1 files changed, 118 insertions, 0 deletions
diff --git a/doc/cephfs/add-remove-mds.rst b/doc/cephfs/add-remove-mds.rst
new file mode 100644
index 000000000..4f5ee06aa
--- /dev/null
+++ b/doc/cephfs/add-remove-mds.rst
@@ -0,0 +1,118 @@
+.. _cephfs_add_remote_mds:
+
+.. note::
+   It is highly recommended to use :doc:`/cephadm/index` or another Ceph
+   orchestrator for setting up the ceph cluster. Use this approach only if you
+   are setting up the ceph cluster manually. If one still intends to use the
+   manual way for deploying MDS daemons, :doc:`/cephadm/services/mds/` can
+   also be used.
+
+============================
+ Deploying Metadata Servers
+============================
+
+Each CephFS file system requires at least one MDS. The cluster operator will
+generally use their automated deployment tool to launch required MDS servers as
+needed.  Rook and ansible (via the ceph-ansible playbooks) are recommended
+tools for doing this. For clarity, we also show the systemd commands here which
+may be run by the deployment technology if executed on bare-metal.
+
+See `MDS Config Reference`_ for details on configuring metadata servers.
+
+
+Provisioning Hardware for an MDS
+================================
+
+The present version of the MDS is single-threaded and CPU-bound for most
+activities, including responding to client requests.
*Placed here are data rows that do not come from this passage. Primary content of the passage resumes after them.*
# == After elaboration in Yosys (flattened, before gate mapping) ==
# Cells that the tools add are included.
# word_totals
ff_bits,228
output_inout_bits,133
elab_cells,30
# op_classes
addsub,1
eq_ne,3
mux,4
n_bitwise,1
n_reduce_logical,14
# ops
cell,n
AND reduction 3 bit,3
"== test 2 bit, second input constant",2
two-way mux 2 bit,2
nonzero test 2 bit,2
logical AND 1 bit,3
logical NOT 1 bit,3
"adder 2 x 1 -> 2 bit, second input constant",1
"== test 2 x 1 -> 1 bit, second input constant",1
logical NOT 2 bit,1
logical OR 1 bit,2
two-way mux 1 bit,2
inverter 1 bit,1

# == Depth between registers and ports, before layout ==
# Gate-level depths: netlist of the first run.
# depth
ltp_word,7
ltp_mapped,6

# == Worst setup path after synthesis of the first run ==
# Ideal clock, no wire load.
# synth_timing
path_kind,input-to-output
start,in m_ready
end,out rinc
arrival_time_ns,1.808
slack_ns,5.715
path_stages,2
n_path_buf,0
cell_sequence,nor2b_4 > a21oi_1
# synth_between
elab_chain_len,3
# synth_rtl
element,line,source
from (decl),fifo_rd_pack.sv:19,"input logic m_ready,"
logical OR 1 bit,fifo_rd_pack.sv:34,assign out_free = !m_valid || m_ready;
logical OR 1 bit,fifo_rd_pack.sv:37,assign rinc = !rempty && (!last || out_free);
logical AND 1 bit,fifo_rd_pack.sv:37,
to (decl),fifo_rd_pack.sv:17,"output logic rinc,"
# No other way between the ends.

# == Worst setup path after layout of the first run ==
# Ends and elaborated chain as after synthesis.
An MDS under the most
+aggressive client loads uses about 2 to 3 CPU cores. This is due to the other
+miscellaneous upkeep threads working in tandem.
+
+Even so, it is recommended that an MDS server be well provisioned with an
+advanced CPU with sufficient cores. Development is on-going to make better use
+of available CPU cores in the MDS; it is expected in future versions of Ceph
+that the MDS server will improve performance by taking advantage of more cores.
+
+The other dimension to MDS performance is the available RAM for caching. The
+MDS necessarily manages a distributed and cooperative metadata cache among all
+clients and other active MDSs. Therefore it is essential to provide the MDS
+with sufficient RAM to enable faster metadata access and mutation. The default
+MDS cache size (see also :doc:`/cephfs/cache-configuration`) is 4GB. It is
+recommended to provision at least 8GB of RAM for the MDS to support this cache
+size.
+
+Generally, an MDS serving a large cluster of clients (1000 or more) will use at
+least 64GB of cache. An MDS with a larger cache is not well explored in the
+largest known community clusters; there may be diminishing returns where
+management of such a large cache negatively impacts performance in surprising
+ways. It would be best to do analysis with expected workloads to determine if
+provisioning more RAM is worthwhile.
+
+In a bare-metal cluster, the best practice is to over-provision hardware for
+the MDS server. Even if a single MDS daemon is unable to fully utilize the
+hardware, it may be desirable later on to start more active MDS daemons on the
+same node to fully utilize the available cores and memory. Additionally, it may
+become clear with workloads on the cluster that performance improves with
+multiple active MDS on the same node rather than over-provisioning a single
+MDS.
+
+Finally, be aware that CephFS is a highly-available file system by supporting
+standby MDS (see also :ref:`mds-standby`) for rapid failover. To get a real
+benefit from deploying standbys, it is usually necessary to distribute MDS
+daemons across at least two nodes in the cluster. Otherwise, a hardware failure
+on a single node may result in the file system becoming unavailable.
+
+Co-locating the MDS with other Ceph daemons (hyperconverged) is an effective
+and recommended way to accomplish this so long as all daemons are configured to
+use available hardware within certain limits.  For the MDS, this generally
+means limiting its cache size.
+
+
+Adding an MDS
+=============
+
+#. Create an mds directory ``/var/lib/ceph/mds/ceph-${id}``. The daemon only uses this directory to store its keyring.
+
+#. Create the authentication key, if you use CephX: ::
+
+	$ sudo ceph auth get-or-create mds.${id} mon 'profile mds' mgr 'profile mds' mds 'allow *' osd 'allow *' > /var/lib/ceph/mds/ceph-${id}/keyring
+
+#. Start the service: ::
+
+	$ sudo systemctl start ceph-mds@${id}
+
+#. The status of the cluster should show: ::
+
+	mds: ${id}:1 {0=${id}=up:active} 2 up:standby
+
+#. Optionally, configure the file system the MDS should join (:ref:`mds-join-fs`): ::
+
+    $ ceph config set mds.${id} mds_join_fs ${fs}
+
+
+Removing an MDS
+===============
+
+If you have a metadata server in your cluster that you'd like to remove, you may use
+the following method.
+
+#. (Optionally:) Create a new replacement Metadata Server. If there are no
+   replacement MDS to take over once the MDS is removed, the file system will
+   become unavailable to clients.  If that is not desirable, consider adding a
+   metadata server before tearing down the metadata server you would like to
+   take offline.
+
+#. Stop the MDS to be removed. ::
+
+	$ sudo systemctl stop ceph-mds@${id}
+
+   The MDS will automatically notify the Ceph monitors that it is going down.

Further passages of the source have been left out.